> _Task details_:
Scan the entries for lines containing the string "degree". Reply with how many there are, and nothing else.

> _Dataset entries_:

[src/slk_pkg.sv]
// slk_pkg: shared types, constants and sequencer states for the
// single-linkage k-clustering block. No dependencies.
`timescale 1ns / 1ps
`default_nettype none
package slk_pkg;

  localparam int unsigned MaxPointsDef = 256;
  localparam int unsigned CoordBitsDef = 12;
  localparam int unsigned FracBitsDef  = 10;
  localparam int unsigned CountW       = 9;
  localparam int unsigned SqW          = 25;
  localparam int unsigned DistW        = 23;

  localparam logic [CountW-1:0] CountReset = 9'd2;

  typedef enum logic {
    REQ_LOAD = 1'b0,
    REQ_RUN  = 1'b1
  } req_type_e;

  typedef enum logic {
    ST_OK      = 1'b0,
    ST_BAD_CNT = 1'b1
  } status_e;

  typedef struct packed {
    logic              req_type;
    logic signed [11:0] point_x;
    logic signed [11:0] point_y;
  } slk_in_t;

  typedef struct packed {
    logic [SqW-1:0]   squared_distance;
    logic [DistW-1:0] distance_fixed;
    logic             status;
  } slk_out_t;

  typedef enum logic [3:0] {
    S_IDLE,
    S_INIT_RD,
    S_INIT_WR,
    S_SCAN_RD,
    S_SCAN_WR,
    S_PICK,
    S_SEL_RD,
    S_SEL_CHK,
    S_SQRT,
    S_OUT
  } slk_state_e;

endpackage
`default_nettype wire

[src/slk_sqrt.sv]
// slk_sqrt: bit-serial fixed-point square root, one result bit per cycle.
// Depends on slk_pkg.
`timescale 1ns / 1ps
`default_nettype none
module slk_sqrt
  import slk_pkg::*;
#(
  parameter int unsigned FracBits = FracBitsDef
) (
  input  wire logic             clk_i,
  input  wire logic             rst_ni,
  input  wire logic             start_i,
  input  wire logic [SqW-1:0]   value_i,
  output      logic             done_o,
  output      logic [DistW-1:0] root_o
);

  localparam int unsigned Steps = (SqW + 1) / 2 + FracBits;
  localparam int unsigned StepW = $clog2(Steps + 1);
  localparam int unsigned RadW  = 2 * Steps;
  localparam int unsigned RootW = Steps;
  localparam int unsigned RemW  = RootW + 2;

  logic [RadW-1:0]  rad_q, rad_d;
  logic [RootW-1:0] root_q, root_d;
  logic [RemW-1:0]  rem_q, rem_d;
  logic [StepW-1:0] cnt_q, cnt_d;
  logic             busy_q, busy_d;
  logic [RemW-1:0]  rem_sh, trial;

  // one digit step: shift in two radicand bits, try subtract
  always_comb begin
    rad_d  = rad_q;
    root_d = root_q;
    rem_d  = rem_q;
    cnt_d  = cnt_q;
    busy_d = busy_q;
    rem_sh = {rem_q[RemW-3:0], rad_q[RadW-1:RadW-2]};
    trial  = {root_q, 2'b01};
    if (start_i) begin
      rad_d  = RadW'({value_i, (2 * FracBits)'(0)});
      root_d = '0;
      rem_d  = '0;
      cnt_d  = StepW'(Steps);
      busy_d = 1'b1;
    end else if (busy_q) begin
      rad_d = rad_q << 2;
      if (rem_sh >= trial) begin
        rem_d  = rem_sh - trial;
        root_d = {root_q[RootW-2:0], 1'b1};
      end else begin
        rem_d  = rem_sh;
        root_d = {root_q[RootW-2:0], 1'b0};
      end
      cnt_d = cnt_q - 1'b1;
      if (cnt_q == StepW'(1)) begin
        busy_d = 1'b0;
      end
    end
  end

  always_ff @(posedge clk_i or negedge rst_ni) begin
    if (!rst_ni) begin
      busy_q <= 1'b0;
      cnt_q  <= '0;
    end else begin
      busy_q <= busy_d;
      cnt_q  <= cnt_d;
    end
  end

  always_ff @(posedge clk_i) begin
    rad_q  <= rad_d;
    root_q <= root_d;
    rem_q  <= rem_d;
  end

  assign done_o = busy_q && (cnt_q == StepW'(1));
  assign root_o = DistW'(root_d);

endmodule
`default_nettype wire

[config.mk]
export PLATFORM = sky130hd
export DESIGN_NAME = slk_sqrt
export DESIGN_NICKNAME = d
export VERILOG_FILES = /design/src/slk_pkg.sv /design/src/slk_sqrt.sv
export SDC_FILE = /design/constraint.sdc
export NUM_CORES = 1
export LEC_CHECK = 0
export BUFFER_PORTS_ARGS = -buffer_cell sky130_fd_sc_hd__buf_2
export CORE_ASPECT_RATIO = 1.5
export CORE_UTILIZATION = 45
export CTS_CLUSTER_DIAMETER = 40
export DETAILED_ROUTE_END_ITERATION = 8
export GPL_TIMING_DRIVEN = 0
export PLACE_DENSITY_LB_ADDON = 0.3
export SLEW_MARGIN = 20
export SYNTH_ARGS = -nofsm -noshare
export SYNTH_HDL_FRONTEND = slang
export SYNTH_SLANG_ARGS = --single-unit
[constraint.sdc]
create_clock -name clk_i -period 3.2 [get_ports clk_i]
set_input_delay 0.16 -clock clk_i [delete_from_list [all_inputs] [get_ports clk_i]]
set_output_delay 0.16 -clock clk_i [all_outputs]
set_load 0.02 [all_outputs]
==> results of run 1 <==
==> power groups by stage <==
stage          clock [mW]  combinational (mW)  sequential [mW]
3_5_place_dp            0                2.73             1.32
4_1_cts              1.02                2.74             1.30
5_1_grt              1.06                3.05             1.31
3_3_place_gp            0                2.70             1.32
6_report            0.999                2.81             1.30
2_1_floorplan           0                2.20             1.28
==> per-layer routing <==
| metal | vias to the layer above | track usage [%] |
|---|---|---|
| met5 | - | 0 |
| met2 | 103 | 37.7 |
| met1 | 1814 | 22.8 |
| met4 | 0 | 14.6 |
| li1 | 1872 | - |
| met3 | 37 | 3.41 |
==> area by class of cell <==
| class | instances | area, um^2 | share of cell area, % |
|---|---|---|---|
| timing repair buffer | 53 | 275 | 5.16 |
| clock buffer | 9 | 225 | 4.22 |
| sequential | 78 | 1840 | 34.5 |
| clock inverter | 7 | 62.6 | 1.17 |
| tap | 117 | 146 | 2.74 |
| buffer | 18 | 108 | 2.02 |
| inverter | 39 | 146 | 2.74 |
| multi-input combinational | 345 | 2530 | 47.4 |
==> critical path: cells and delay by family, from the launching register on <==
kind / cells / cell delay [ps]
AND/OR/NAND/NOR: 1 / 190
buffers and inverters: 4 / 550
flip-flops: 1 / 340
adder cells (fa/ha/maj): 1 / 290
AO/OA/AOI/OAI: 5 / 1180
==> cell families (layout without fill, tap and decap cells) <==
logic type | count (synthesis) | after routing | share of synthesized area, %
xor+xnor | 20 | 20 | 3.79
mux | 54 | 54 | 12.3
flops | 78 | 78 | 39.8
fa+ha+maj | 27 | 27 | 7.31
buf+inv | 61 | 126 | 5.82
simple gates | 138 | 138 | 13.5
compound gates | 106 | 106 | 17.5
==> repair_timing <==
| action | CTS | global route |
|---|---|---|
| endpoints found under the setup margin | 1 | 1 |
| setup buffers | 0 | 1 |
| endpoints found under the hold margin | 6 | 0 |
| hold buffers | 1 | 0 |
| pin swaps | 0 | 2 |
| resized for setup | 2 | 5 |
==> flip-flops by register name (all words and copies together), names as in the netlist <==
name and count:
root_q 23, cnt_q 5, rad_q 26, busy_q 1, rem_q 23
==> synthesized netlist by cell type (4+ instances only) <==
cell type,count,area [um^2]
a211oi_1,9,67.6
a21o_1,10,75.1
a21oi_1,19,95.1
a311oi_2,5,75.1
a32oi_1,4,35.0
and2_1,4,25.0
buf_1,4,15.0
clkbuf_1,12,45.0
dfrtp_1,6,150
dfxtp_1,47,941
edfxtp_1,25,751
ha_1,27,338
inv_1,38,143
mux2_2,23,259
mux2i_1,31,310
nand2_1,34,128
nand2_2,6,37.5
nand3_1,11,55.1
nand4_1,5,31.3
nor2_1,55,206
nor3_1,9,45.0
o211ai_1,8,60.1
o21ai_0,16,80.1
xnor2_1,14,123
xor2_1,6,52.6
==> through the flow <==
step	util (%)	worst slack, ps	instances
after floorplan	-	466	484
after global placement	49.8	256	652
after detailed placement	49.8	251	652
after CTS	52.8	107	666
after global routing	53.0	9.43	666
final	53.0	126	666
==> how the worst max path moves through the flow <==
stage | to | cells after the start | start
final | root_o[0] | 11 | root_q[16]$_DFF_P_
after global routing | root_o[0] | 11 | root_q[16]$_DFF_P_
after CTS | root_o[0] | 11 | root_q[16]$_DFF_P_
after detailed placement | root_o[0] | 12 | root_q[14]$_DFF_P_
after global placement | root_o[0] | 12 | root_q[14]$_DFF_P_
after floorplan | root_q[0]$_DFF_P_ | 11 | root_q[12]$_DFF_P_
==> results.md, run 1 <==
* Status: complete, no violations
* Depth of the worst register-to-register path at 12
* Die span in y at between 100 and 150 um
* CP cell instances: inv_1 > ha_1 > buf_6 > a21o_1 > a21o_1 > o311a_4 > a221oi_4 > and2_4 > buf_8 > a211oi_1 > buf_4
* CP Class: reg -> out
* Slowest-stage cell, CP: o311a_4
* Top FF cell, synth: dfxtp_1
* Relative slew slack at a little over a third
* Max_cap viols at 0
* Final Skew at between 7 and 8 ps
* Gr usage total at between 20% and 30%
* Layout area overhead at 15.5%
* Placeable Area at 10,100 um^2
* Final hold viol count at 0
* Power density cells at 957 nW/um^2
* # DRC at 0
* Final setup viols at 0
* DR iter-0 viols at a little under 200
* Port Buffers at 51
* Post-DP Area at between 5000 and 6000 um^2
* Max Slew Vio Count at 0
* Worst EP required at 3040 ps
* Hold/Removal Path Class: in -> reg
* Cells on Worst Hold Path at 2
* R2r startpoint: root_q[16]$_DFF_P_
* Startpoint Class: flip-flop
* Via-to-Cell Ratio at between 5 and 6
* Reg clk slew, reported paths at around 70 ps
* Most common cell after layout, fill and taps aside: nor2_1
* Syn_area_per_cell at 9.55 um^2
* Most frequent cells in the layout: nor2_1 (55), buf_2 (51), dfxtp_1 (46)
* Final WL at 11,000 um
* # diodes at 0
* Via Count at between 3,000 and 4,000
* Global route total overflow at 0
* Clock Latency Late Sink at approximately 350 ps
* Pre-antenna DRT Iters at 6
* Switch Pwr at between 2 and 2.5 mW
* Minimum clock period at between 3000 and 4000 ps
* FF+latch count, synth at between 70 and 80
* FF-to-FF setup slack at between 400 and 500 ps
* Clock sinks at 78
* Overall die width at approximately 85 um
* Post-Syn Nets at between 500 and 600
* Filler cells at between 900 and 1,000
* Critical Path End Type: output port
* Clk pwr share at about a fifth
* Setup TNS at 0 ps
* Clock Tree Root: clkbuf_16
* Largest stage delay, worst path at 390 ps
* Max VDD drop at slightly above 0.5 mV
* Ys async rst share at under 10%
* DP Wirelength at ~8000 um
* Fmax at approximately 0.33 GHz
* TritonCTS clock tree: done
* Flop pwr share at approximately 26%
* Warnings from Yosys at 0
* Share of layout cells above drive strength 1 at between 20% and 30%
* Routed length on met1 at between 4000 and 5000 um
* Number of H-tree levels at 3
* Logic pwr share at 55.0%
* Clk buf depth at 2
* Met3 WL at 391 um
* Met2 wire length at about 5700 um
* Routed Antenna Nets at 0
* Int Power at 2.98 mW
* Hold path startpoint: value_i[1]
* First-pass GRT wire length at ~18,000 um
* Layout Nets at roughly 600
* Sw Ratio at between 40% and 50%
* Post-synth EDFFs at 25
* Mapped Cells at 484
* Num CTS Buffers at 9
* Area of the die at roughly 11,000 um^2
* Pleak at ~2.4 nW
* Routed WL per cell at approximately 17 um
* RSZ-0062 raised after global routing: false
* Row cnt at 45
* CP arrival at between 2000 and 3000 ps
* Design Power at between 5 and 6 mW
* Largest net degree at the start of global routing at 26
* Unique cell type count in the Yosys netlist at 62
* Antenna violations before repair at 0
* # IOs at 52
* RR Endpoint: rem_q[10]$_SDFFE_PP0P_
* Starting Density at between 40% and 50%
* Vias in the first global route at 3,685
* Measured slew at the worst slew-check pin at slightly below 1000 ps
* Hold endpoint: rad_q[21]$_SDFFCE_PN0P_
* Cell with the most instances on the worst path: a21o_1
* Final Wtd Congestion at roughly 0.91
* Crit path max fanout at 15
* Post-synthesis sequential area ratio at about two fifths
* Mapped cell area at 4620 um^2
* Fin crit share at between 90% and 100%
* Fin area at 5340 um^2
* DR top layer: met4
* Hold Slack at between 90 and 100 ps
(Power assumes the default switching activity.)
==> run 2: changes to the inputs <==
CORE_ASPECT_RATIO = 0.9   (was 1.5)
==> run 2 against run 1 <==
Net effect:
- combinational power increased by 4%
- non-clock buffer count up 5
- first-iteration DRC count is 10% higher
- global-route usage is 1.0 points higher
- critical path depth unchanged
- maximum frequency is 2.0% higher
- routed wire length grew 2.3%
- worst hold slack worse by 1.1 ps
- sequential cell count unchanged
==> results.md, run 2 (synthesis results as in run 1) <==
* Port Buffers at 51 (unchanged)
* Relative slew slack at 37.0% (+1.9 points)
* Grt met2 use at 34.7% (-3.0 points)
* CP arrival at 2850 ps (-60 ps)
* Final setup viols at 0 (unchanged)
* Power density cells at 967 nW/um^2 (+1.1%)
* Slowest-stage cell, CP: o311a_4
* Met3 GRT Util at 6.07% (+2.7 points)
* Startpoint Class: flip-flop
* Clock Latency Late Sink at 350 ps (about the same)
* CP cell instances: inv_1 > ha_1 > buf_6 > a21o_1 > a21o_1 > o311a_4 > a221oi_4 > and2_1 > buf_6 > a211oi_1 > buf_2
* Die span in y at 98.1 um (-22%)
* # DRC at 0 (unchanged)
* Most Crowded Layer GR: met2
* Final hold viol count at 0 (unchanged)
* First-pass GRT wire length at 18,300 um (+4.4%)
* Layout Nets at 604 (+0.83%)
* Starting Density at 47.0% (+1.2 points)
* Fmax at 0.332 GHz (+2.0%)
* Max FFs per register at 26 (unchanged)
* Reg with most FFs: rad_q
* Share of layout cells above drive strength 1 at 22.0% (+0.71 points)
* Final Wtd Congestion at 0.899 (-1.2%)
* Clock Tree Root: clkbuf_16
* Hold Slack at 96.5 ps (-1.09 ps)
* RSZ-0062 raised after global routing: false
* Biggest regs: rad_q x26, rem_q x23, root_q x23
* Worst EP required at 3040 ps (about the same)
* Largest net degree at the start of global routing at 26 (unchanged)
* Via-to-Cell Ratio at 5.65 (-1.7%)
* Placeable Area at 9830 um^2 (-2.5%)
* Status: complete, no violations
* Most common cell after layout, fill and taps aside: nor2_1
* Pleak at 2.42 nW (+0.57%)
* Overall die width at 109 um (+28%)
* Fin crit share at 94.2% (-1.9 points)
* Clock sinks at 78 (unchanged)
* Max Slew Vio Count at 0 (unchanged)
* Largest stage delay, worst path at 390 ps (about the same)
* Global route total overflow at 0 (unchanged)
* Row cnt at 34 (-24%)
* Final Skew at 8.47 ps (+0.870 ps)
* Hold/Removal Path Class: in -> reg
* Final WL at 11,200 um (+2.3%)
* Most frequent cells in the layout: nor2_1 (55), buf_2 (52), dfxtp_1 (47)
* Fin util at 54.8% (+1.8 points)
* DP Wirelength at 8110 um (-1.0%)
* # diodes at 0 (unchanged)
* DR iter-0 viols at 213 (+10%)
* Max VDD drop at 0.395 mV (-24%)
* Antenna violations before repair at 0 (unchanged)
* Gr usage total at 22.2% (+1.0 points)
* Filler cells at 905 (-1.1%)
* TritonCTS clock tree: done
* Layout area overhead at 16.5%
* Setup TNS at 0 ps (unchanged)
* Measured slew at the worst slew-check pin at 942 ps (-28.4 ps)
* Critical Path End Type: output port
* Area of the die at 10,700 um^2 (about the same)
* Reg clk slew, reported paths at 60 ps (about the same)
* Num CTS Buffers at 9 (unchanged)
* Routed Antenna Nets at 0 (unchanged)
* Crit path max fanout at 8 (-7)
* # IOs at 52 (unchanged)
* Met1 Usage GRT at 28.7% (+5.9 points)
* Number of H-tree levels at 3 (unchanged)
* Vias in the first global route at 3,783 (+2.7%)
* Via Count at 3,839 (+0.34%)
* Max_cap viols at 0 (unchanged)
* Clk buf depth at 2 (unchanged)
* Minimum clock period at 3010 ps (-59.8 ps)
* CP Class: reg -> out
* Pre-antenna DRT Iters at 5 (-1)
* Routed WL per cell at 16.5 um (+0.15%)
==> run 2: changes by cell type in the layout (fill, tap and decap cells not counted), sizes merged <==
cell,before,now
inv,43,41
buf,61,66
clkinvlp,1,3
==> run 2: timing repair <==
action / in CTS / in global routing
buffers inserted: 0 / 6
resized for setup: 1 / 4
setup endpoints to repair: 1 / 1
hold endpoints to repair: 6 / 0
pin swaps: 0 / 1
hold buffers: 1 / 0
==> run 2: metrics by stage <==
step | power (mW) | area (um^2) | std cells | worst slack [ps]
after detailed placement | 4.04 | 5030 | 661 | 308
after floorplan | 3.48 | 4620 | 484 | 466
after global routing | 5.53 | 5390 | 680 | 20.8
final | 5.21 | 5390 | 680 | 186
after global placement | 4.00 | 5030 | 661 | 304
after CTS | 5.05 | 5330 | 676 | 74.9
==> run 2: area by class of cell <==
type	count	area, um^2	area share (%)
Timing Repair Buffer	58	310	5.76
Multi-Input combinational cell	345	2530	47.1
Inverter	39	146	2.72
Buffer	18	104	1.93
Sequential cell	78	1840	34.2
Clock inverter	7	65.1	1.21
Clock buffer	9	225	4.18
Tap cell	126	158	2.93
==> run 2: routing by layer <==
metal | up-vias | wire (um)
li1 | 1881 | -
met1 | 1807 | 5110
met2 | 125 | 5230
met3 | 26 | 594
met4 | 0 | 315
met5 | - | 0
==> run 2: worst paths after layout <==
| check | startpoint | end | slack [ps] | cells after the start |
|---|---|---|---|---|
| setup / recovery | root_q[16]$_DFF_P_ | root_o[0] | 190 | 11 |
| hold / removal | value_i[0] | rad_q[20]$_SDFFCE_PN0P_ | 100 | 2 |
| setup reg to reg | root_q[16]$_DFF_P_ | rem_q[6]$_SDFFE_PP0P_ | 360 | 13 |
| hold reg to reg | rem_q[22]$_SDFFE_PP0P_ | rem_q[22]$_SDFFE_PP0P_ | 480 | 2 |
| max in group asynchronous | rst_ni | cnt_q[3]$_DFFE_PN0P_ | 2860 | 2 |
| min in group asynchronous | rst_ni | cnt_q[0]$_DFFE_PN0P_ | 190 | 2 |
==> run 2: power by group <==
group	total, mW	internal, mW	leakage [nW]	switching [mW]
clock network	1.00	0.540	0.132	0.462
logic	2.91	1.31	1.58	1.60
registers	1.30	1.19	0.715	0.111
==> run 2: critical path, delay by kind of cell (launching register included) <==
kind / cells / cell delay, ps
AOI/OAI and AO/OA: 5 / 1100
buffers and inverters: 4 / 540
adders and majority gates: 1 / 300
and+or+nand+nor: 1 / 180
DFF: 1 / 370
==> run 3: changes to the inputs <==
GPL_TIMING_DRIVEN = unset   (was 0)
==> run 3 against run 2 <==
Net effect:
- clock power is essentially flat
- cell count fell by 2.6%
- worst setup slack worse by 3.0 ps
- critical path depth fell by 2
- sequential cell count stayed put
- utilization shrank 1.3 points
- largest power group unchanged
- worst hold slack lost 2.1 ps
==> results.md, run 3 (synthesis results as in run 1) <==
* Via Count at 3,734 (-2.7%)
* Pre-antenna DRT Iters at 4 (-1)
* Int Power at 2.86 mW (-5.8%)
* Fin util at 53.5% (-1.3 points)
* Die span in y at 98.1 um (unchanged)
* Clock Tree Root: clkbuf_16
* Global route total overflow at 0 (unchanged)
* Biggest regs: rad_q x26, rem_q x23, root_q x23
* # DRC at 0 (unchanged)
* DP Wirelength at 7830 um (-3.5%)
* Fin crit share at 94.3% (about the same)
* Port Buffers at 51 (unchanged)
* Clk pwr share at 19.8% (+0.6 points)
* Hold/Removal Path Class: in -> reg
* # IOs at 52 (unchanged)
* Clock Latency Late Sink at 350 ps (about the same)
* Slowest-stage cell, CP: ha_1
* TritonCTS clock tree: done
* R2r startpoint: root_q[14]$_DFF_P_
* Status: complete, no violations
* Flop pwr share at 26.4% (+1.5 points)
* Starting Density at 47.0% (unchanged)
* Routed Antenna Nets at 0 (unchanged)
* Cells on Worst Hold Path at 2 (unchanged)
* Layout Nets at 586 (-3.0%)
* Gr usage total at 21.2% (-1.0 points)
* Bufs and invs on worst path at 2 (-2)
* Hold endpoint: rad_q[20]$_SDFFCE_PN0P_
* Crit path max fanout at 10 (+2)
* Hold path startpoint: value_i[0]
* Crit path max-delay family: compound AO/OA/AOI/OAI gates
* Pleak at 2.38 nW (-2.0%)
* Final Wtd Congestion at 0.929 (+3.3%)
* Share of layout cells above drive strength 1 at 21.6% (-0.38 points)
* Number of H-tree levels at 3 (unchanged)
* Placeable Area at 9830 um^2 (unchanged)
* Hold Slack at 94.5 ps (-2.06 ps)
* Relative slew slack at 59.7% (+23 points)
* Final Skew at 7.93 ps (-0.545 ps)
* Switch Pwr at 2.08 mW (-4.1%)
* Max_cap viols at 0 (unchanged)
* Vias in the first global route at 3,613 (-4.5%)
* Clock sinks at 78 (unchanged)
* Clk buf depth at 2 (unchanged)
* Antenna violations before repair at 0 (unchanged)
* Most frequent cells in the layout: nor2_1 (55), buf_2 (51), dfxtp_1 (47)
* Final hold viol count at 0 (unchanged)
* # diodes at 0 (unchanged)
* RR Endpoint: rem_q[14]$_SDFFE_PP0P_
* First-pass GRT wire length at 17,500 um (-4.7%)
* Via-to-Cell Ratio at 5.64 (about the same)
* Power density cells at 941 nW/um^2 (-2.8%)
* Largest stage delay, worst path at 410 ps (+20 ps)
* Minimum clock period at 3020 ps (+2.96 ps)
* Row cnt at 34 (unchanged)
* Setup TNS at 0 ps (unchanged)
* Num CTS Buffers at 9 (unchanged)
* Max FFs per register at 26 (unchanged)
* Largest net degree at the start of global routing at 55 (+110%)
* Logic pwr share at 53.8% (-2.1 points)
* CP arrival at 2860 ps (about the same)
* Reg with most FFs: rad_q
* Startpoint Class: flip-flop
* Overall die width at 109 um (unchanged)
* Max VDD drop at 0.414 mV (+4.7%)
* Critical Path End Type: output port
* DR iter-0 viols at 189 (-11%)
* Most common cell after layout, fill and taps aside: nor2_1
* Sw Ratio at 42.1% (+0.44 points)
* Reg clk slew, reported paths at 60 ps (about the same)
* Area of the die at 10,700 um^2 (unchanged)
* CP cell instances: inv_1 > ha_1 > a21oi_2 > o21ai_1 > o311a_4 > a221oi_4 > and2_2 > a211oi_2 > buf_2
* CP Class: reg -> out
* Measured slew at the worst slew-check pin at 604 ps (-337 ps)
* Layout area overhead at 13.8%
* Worst EP required at 3040 ps (about the same)
* FF-to-FF setup slack at 340 ps (-20 ps)
* Fmax at 0.331 GHz (about the same)
* Routed WL per cell at 16.2 um (-1.8%)
* Depth of the worst register-to-register path at 10 (-3)
* Max Slew Vio Count at 0 (unchanged)
* Final WL at 10,800 um (-4.4%)
* Final setup viols at 0 (unchanged)
* RSZ-0062 raised after global routing: false
[run 3: repair_timing]
action / in CTS / in global routing
hold endpoints to repair: 6 / 0
hold buffers: 1 / 0
buffers inserted: 0 / 0
gates resized for setup: 0 / 2
setup endpoints to repair: 0 / 1
[run 3: worst max-delay path by stage]
stage | start | to | slack (ps) | depth (start not counted)
after floorplan | root_q[12]$_DFF_P_ | root_q[0]$_DFF_P_ | 470 | 11
after global placement | root_q[14]$_DFF_P_ | rem_q[14]$_SDFFE_PP0P_ | 440 | 10
after detailed placement | root_q[14]$_DFF_P_ | rem_q[14]$_SDFFE_PP0P_ | 330 | 10
after CTS | root_q[14]$_DFF_P_ | root_o[0] | 120 | 9
after global routing | root_q[14]$_DFF_P_ | root_o[0] | 10 | 9
final | root_q[14]$_DFF_P_ | root_o[0] | 180 | 9
[run 3: per-stage QoR]
stage	power [mW]	area [um^2]	setup slack (ps)	instances
after CTS	4.92	5250	123	662
after floorplan	3.48	4620	466	484
after detailed placement	3.93	4960	329	645
after global placement	3.88	4960	439	645
final	4.94	5260	183	662
after global routing	5.27	5260	14.9	662
[run 3: power groups by stage]
stage	Clock [mW]	Combinational, mW	Sequential, mW
finish	0.981	2.66	1.30
CTS	0.993	2.62	1.30
global placement	0	2.56	1.32
floorplan	0	2.20	1.28
detailed placement	0	2.60	1.32
global route	1.04	2.91	1.32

> _Your response_:
3